Down to the final line, write out the data below exactly.

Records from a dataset
────────────────────────────────────────

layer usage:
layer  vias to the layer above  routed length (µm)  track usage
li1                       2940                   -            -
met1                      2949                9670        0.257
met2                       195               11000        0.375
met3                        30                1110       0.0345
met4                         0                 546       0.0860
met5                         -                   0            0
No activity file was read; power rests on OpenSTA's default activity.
`src/rtl/wbuff_bank_dbuf.sv`:
```
// Weight buffer bank: weight SRAM, a load sequencer that fills a shadow tap set,
// and an atomic shadow-to-active swap that feeds one PE row.
module wbuff_bank_dbuf #(
    parameter int NB_TAPS      = 11,
    parameter int WEIGHT_WIDTH = 16,
    parameter int BUFFER_DEPTH = 72,
    parameter int ADDR_WIDTH   = $clog2(BUFFER_DEPTH),
    parameter int CNT_WIDTH    = $clog2(NB_TAPS + 1)
) (
    input  logic                            clk,
    input  logic                            rst,
    input  logic                            wr_en,
    input  logic [ADDR_WIDTH-1:0]           wr_addr,
    input  logic [WEIGHT_WIDTH-1:0]         wr_data,
    input  logic                            load_start,
    input  logic [ADDR_WIDTH-1:0]           load_base_addr,
    input  logic [CNT_WIDTH-1:0]            load_num_taps,
    input  logic                            swap,
    input  logic                            clear_all_wregs,
    input  logic                            byp_rd_en,
    input  logic [ADDR_WIDTH-1:0]           byp_rd_addr,
    output logic                            load_busy,
    output logic                            load_done,
    output logic                            swap_pending,
    output logic [NB_TAPS*WEIGHT_WIDTH-1:0] wregs,
    output logic [NB_TAPS-1:0]              wnz_mask,
    output logic [CNT_WIDTH-1:0]            wnz_count,
    output logic [WEIGHT_WIDTH-1:0]         last_pe_row_data_in
);

    localparam logic [1:0] S_IDLE = 2'd0;
    localparam logic [1:0] S_READ = 2'd1;
    localparam logic [1:0] S_LAST = 2'd2;
    localparam logic [ADDR_WIDTH-1:0] ADDR_LAST = ADDR_WIDTH'(BUFFER_DEPTH - 1);
    localparam logic [CNT_WIDTH-1:0]  TAPS_MAX  = CNT_WIDTH'(NB_TAPS);

    typedef logic [NB_TAPS-1:0][WEIGHT_WIDTH-1:0] taps_t;

    logic [WEIGHT_WIDTH-1:0] mem [BUFFER_DEPTH];

    logic [1:0]              state_q, state_d;
    logic [ADDR_WIDTH-1:0]   addr_q, addr_d;
    logic [CNT_WIDTH-1:0]    k_q, k_d;
    logic [CNT_WIDTH-1:0]    n_q, n_d;
    logic [CNT_WIDTH-1:0]    cap_idx_q, cap_idx_d;
    logic                    cap_vld_q, cap_vld_d;
    logic                    done_q, done_d;
    logic                    pend_q, pend_d;
    taps_t                   shadow_q, shadow_d;
    taps_t                   active_q, active_d;
    logic [NB_TAPS-1:0]      mask_q, mask_d;
    logic [CNT_WIDTH-1:0]    count_q, count_d;
    logic [WEIGHT_WIDTH-1:0] rd_data_q;

    logic                    idle;
    logic                    seq_rd;
    logic                    rd_en;
    logic                    do_swap;
    logic [ADDR_WIDTH-1:0]   rd_addr;
    logic [CNT_WIDTH-1:0]    n_start;

    function automatic logic [CNT_WIDTH-1:0] sat_taps(input logic [CNT_WIDTH-1:0] req);
        return (req > TAPS_MAX) ? TAPS_MAX : req;
    endfunction

    function automatic logic [NB_TAPS-1:0] nz_mask(input taps_t t);
        logic [NB_TAPS-1:0] m;
        for (int i = 0; i < NB_TAPS; i++) m[i] = |t[i];
        return m;
    endfunction

    function automatic logic [CNT_WIDTH-1:0] popcount(input logic [NB_TAPS-1:0] m);
        logic [CNT_WIDTH-1:0] c;
        c = '0;
        for (int i = 0; i < NB_TAPS; i++) c = c + CNT_WIDTH'(m[i]);
        return c;
    endfunction

    assign idle    = (state_q == S_IDLE);
    assign seq_rd  = (state_q == S_READ);
    // A clear cycle issues no read so the PE-row data register keeps its value.
    assign rd_en   = !clear_all_wregs && (seq_rd || (idle && !load_start && byp_rd_en));
    assign rd_addr = seq_rd ? addr_q : byp_rd_addr;
    assign do_swap = idle && (swap || pend_q);
    assign n_start = sat_taps(load_num_taps);

    always_ff @(posedge clk) begin
        if (wr_en) mem[wr_addr] <= wr_data;
    end

    // Read stage: old data wins on a same-address read/write collision.
    always_ff @(posedge clk) begin
        if (rst)        rd_data_q <= '0;
        else if (rd_en) rd_data_q <= mem[rd_addr];
    end

    always_comb begin
        state_d   = state_q;
        addr_d    = addr_q;
        k_d       = k_q;
        n_d       = n_q;
        cap_vld_d = 1'b0;
        cap_idx_d = cap_idx_q;
        done_d    = 1'b0;
        pend_d    = !idle && (pend_q || swap);
        shadow_d  = shadow_q;
        active_d  = active_q;
        mask_d    = mask_q;
        count_d   = count_q;

        if (cap_vld_q) shadow_d[cap_idx_q] = rd_data_q;

        case (state_q)
            S_IDLE: begin
                if (load_start) begin
                    addr_d   = load_base_addr;
                    k_d      = '0;
                    n_d      = n_start;
                    shadow_d = '0;
                    state_d  = (n_start == '0) ? S_LAST : S_READ;
                end
            end
            S_READ: begin
                cap_vld_d = 1'b1;
                cap_idx_d = k_q;
                addr_d    = (addr_q == ADDR_LAST) ? '0 : addr_q + 1'b1;
                k_d       = k_q + 1'b1;
                if (k_q == n_q - 1'b1) state_d = S_LAST;
            end
            S_LAST: begin
                state_d = S_IDLE;
                done_d  = 1'b1;
            end
            default: state_d = S_IDLE;
        endcase

        // Swap copies the pre-edge shadow, so a same-edge load_start cannot corrupt it.
        if (do_swap) begin
            active_d = shadow_q;
            mask_d   = nz_mask(shadow_q);
            count_d  = popcount(nz_mask(shadow_q));
        end

        if (clear_all_wregs) begin
            state_d   = S_IDLE;
            cap_vld_d = 1'b0;
            done_d    = 1'b0;
            pend_d    = 1'b0;
            shadow_d  = '0;
            active_d  = '0;
            mask_d    = '0;
            count_d   = '0;
        end
    end

    always_ff @(posedge clk) begin
        if (rst) begin
            state_q   <= S_IDLE;
            cap_vld_q <= 1'b0;
            done_q    <= 1'b0;
            pend_q    <= 1'b0;
            shadow_q  <= '0;
            active_q  <= '0;
            mask_q    <= '0;
            count_q   <= '0;
        end else begin
            state_q   <= state_d;
            cap_vld_q <= cap_vld_d;
            done_q    <= done_d;
            pend_q    <= pend_d;
            shadow_q  <= shadow_d;
            active_q  <= active_d;
            mask_q    <= mask_d;
            count_q   <= count_d;
        end
    end

    always_ff @(posedge clk) begin
        addr_q    <= addr_d;
        k_q       <= k_d;
        n_q       <= n_d;
        cap_idx_q <= cap_idx_d;
    end

    assign load_busy           = !idle;
    assign load_done           = done_q;
    assign swap_pending        = pend_q;
    assign wregs               = active_q;
    assign wnz_mask            = mask_q;
    assign wnz_count           = count_q;
    assign last_pe_row_data_in = rd_data_q;

endmodule

```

────────────────────────────────────────

## [Output for this task]
layer usage:
layer  vias to the layer above  routed length (µm)  track usage
li1                       2940                   -            -
met1                      2949                9670        0.257
met2                       195               11000        0.375
met3                        30                1110       0.0345
met4                         0                 546       0.0860
met5                         -                   0            0
No activity file was read; power rests on OpenSTA's default activity.
`src/rtl/wbuff_bank_dbuf.sv`:
```
// Weight buffer bank: weight SRAM, a load sequencer that fills a shadow tap set,
// and an atomic shadow-to-active swap that feeds one PE row.
module wbuff_bank_dbuf #(
    parameter int NB_TAPS      = 11,
    parameter int WEIGHT_WIDTH = 16,
    parameter int BUFFER_DEPTH = 72,
    parameter int ADDR_WIDTH   = $clog2(BUFFER_DEPTH),
    parameter int CNT_WIDTH    = $clog2(NB_TAPS + 1)
) (
    input  logic                            clk,
    input  logic                            rst,
    input  logic                            wr_en,
    input  logic [ADDR_WIDTH-1:0]           wr_addr,
    input  logic [WEIGHT_WIDTH-1:0]         wr_data,
    input  logic                            load_start,
    input  logic [ADDR_WIDTH-1:0]           load_base_addr,
    input  logic [CNT_WIDTH-1:0]            load_num_taps,
    input  logic                            swap,
    input  logic                            clear_all_wregs,
    input  logic                            byp_rd_en,
    input  logic [ADDR_WIDTH-1:0]           byp_rd_addr,
    output logic                            load_busy,
    output logic                            load_done,
    output logic                            swap_pending,
    output logic [NB_TAPS*WEIGHT_WIDTH-1:0] wregs,
    output logic [NB_TAPS-1:0]              wnz_mask,
    output logic [CNT_WIDTH-1:0]            wnz_count,
    output logic [WEIGHT_WIDTH-1:0]         last_pe_row_data_in
);

    localparam logic [1:0] S_IDLE = 2'd0;
    localparam logic [1:0] S_READ = 2'd1;
    localparam logic [1:0] S_LAST = 2'd2;
    localparam logic [ADDR_WIDTH-1:0] ADDR_LAST = ADDR_WIDTH'(BUFFER_DEPTH - 1);
    localparam logic [CNT_WIDTH-1:0]  TAPS_MAX  = CNT_WIDTH'(NB_TAPS);

    typedef logic [NB_TAPS-1:0][WEIGHT_WIDTH-1:0] taps_t;

    logic [WEIGHT_WIDTH-1:0] mem [BUFFER_DEPTH];

    logic [1:0]              state_q, state_d;
    logic [ADDR_WIDTH-1:0]   addr_q, addr_d;
    logic [CNT_WIDTH-1:0]    k_q, k_d;
    logic [CNT_WIDTH-1:0]    n_q, n_d;
    logic [CNT_WIDTH-1:0]    cap_idx_q, cap_idx_d;
    logic                    cap_vld_q, cap_vld_d;
    logic                    done_q, done_d;
    logic                    pend_q, pend_d;
    taps_t                   shadow_q, shadow_d;
    taps_t                   active_q, active_d;
    logic [NB_TAPS-1:0]      mask_q, mask_d;
    logic [CNT_WIDTH-1:0]    count_q, count_d;
    logic [WEIGHT_WIDTH-1:0] rd_data_q;

    logic                    idle;
    logic                    seq_rd;
    logic                    rd_en;
    logic                    do_swap;
    logic [ADDR_WIDTH-1:0]   rd_addr;
    logic [CNT_WIDTH-1:0]    n_start;

    function automatic logic [CNT_WIDTH-1:0] sat_taps(input logic [CNT_WIDTH-1:0] req);
        return (req > TAPS_MAX) ? TAPS_MAX : req;
    endfunction

    function automatic logic [NB_TAPS-1:0] nz_mask(input taps_t t);
        logic [NB_TAPS-1:0] m;
        for (int i = 0; i < NB_TAPS; i++) m[i] = |t[i];
        return m;
    endfunction

    function automatic logic [CNT_WIDTH-1:0] popcount(input logic [NB_TAPS-1:0] m);
        logic [CNT_WIDTH-1:0] c;
        c = '0;
        for (int i = 0; i < NB_TAPS; i++) c = c + CNT_WIDTH'(m[i]);
        return c;
    endfunction

    assign idle    = (state_q == S_IDLE);
    assign seq_rd  = (state_q == S_READ);
    // A clear cycle issues no read so the PE-row data register keeps its value.
    assign rd_en   = !clear_all_wregs && (seq_rd || (idle && !load_start && byp_rd_en));
    assign rd_addr = seq_rd ? addr_q : byp_rd_addr;
    assign do_swap = idle && (swap || pend_q);
    assign n_start = sat_taps(load_num_taps);

    always_ff @(posedge clk) begin
        if (wr_en) mem[wr_addr] <= wr_data;
    end

    // Read stage: old data wins on a same-address read/write collision.
    always_ff @(posedge clk) begin
        if (rst)        rd_data_q <= '0;
        else if (rd_en) rd_data_q <= mem[rd_addr];
    end

    always_comb begin
        state_d   = state_q;
        addr_d    = addr_q;
        k_d       = k_q;
        n_d       = n_q;
        cap_vld_d = 1'b0;
        cap_idx_d = cap_idx_q;
        done_d    = 1'b0;
        pend_d    = !idle && (pend_q || swap);
        shadow_d  = shadow_q;
        active_d  = active_q;
        mask_d    = mask_q;
        count_d   = count_q;

        if (cap_vld_q) shadow_d[cap_idx_q] = rd_data_q;

        case (state_q)
            S_IDLE: begin
                if (load_start) begin
                    addr_d   = load_base_addr;
                    k_d      = '0;
                    n_d      = n_start;
                    shadow_d = '0;
                    state_d  = (n_start == '0) ? S_LAST : S_READ;
                end
            end
            S_READ: begin
                cap_vld_d = 1'b1;
                cap_idx_d = k_q;
                addr_d    = (addr_q == ADDR_LAST) ? '0 : addr_q + 1'b1;
                k_d       = k_q + 1'b1;
                if (k_q == n_q - 1'b1) state_d = S_LAST;
            end
            S_LAST: begin
                state_d = S_IDLE;
                done_d  = 1'b1;
            end
            default: state_d = S_IDLE;
        endcase

        // Swap copies the pre-edge shadow, so a same-edge load_start cannot corrupt it.
        if (do_swap) begin
            active_d = shadow_q;
            mask_d   = nz_mask(shadow_q);
            count_d  = popcount(nz_mask(shadow_q));
        end

        if (clear_all_wregs) begin
            state_d   = S_IDLE;
            cap_vld_d = 1'b0;
            done_d    = 1'b0;
            pend_d    = 1'b0;
            shadow_d  = '0;
            active_d  = '0;
            mask_d    = '0;
            count_d   = '0;
        end
    end

    always_ff @(posedge clk) begin
        if (rst) begin
            state_q   <= S_IDLE;
            cap_vld_q <= 1'b0;
            done_q    <= 1'b0;
            pend_q    <= 1'b0;
            shadow_q  <= '0;
            active_q  <= '0;
            mask_q    <= '0;
            count_q   <= '0;
        end else begin
            state_q   <= state_d;
            cap_vld_q <= cap_vld_d;
            done_q    <= done_d;
            pend_q    <= pend_d;
            shadow_q  <= shadow_d;
            active_q  <= active_d;
            mask_q    <= mask_d;
            count_q   <= count_d;
        end
    end

    always_ff @(posedge clk) begin
        addr_q    <= addr_d;
        k_q       <= k_d;
        n_q       <= n_d;
        cap_idx_q <= cap_idx_d;
    end

    assign load_busy           = !idle;
    assign load_done           = done_q;
    assign swap_pending        = pend_q;
    assign wregs               = active_q;
    assign wnz_mask            = mask_q;
    assign wnz_count           = count_q;
    assign last_pe_row_data_in = rd_data_q;

endmodule

```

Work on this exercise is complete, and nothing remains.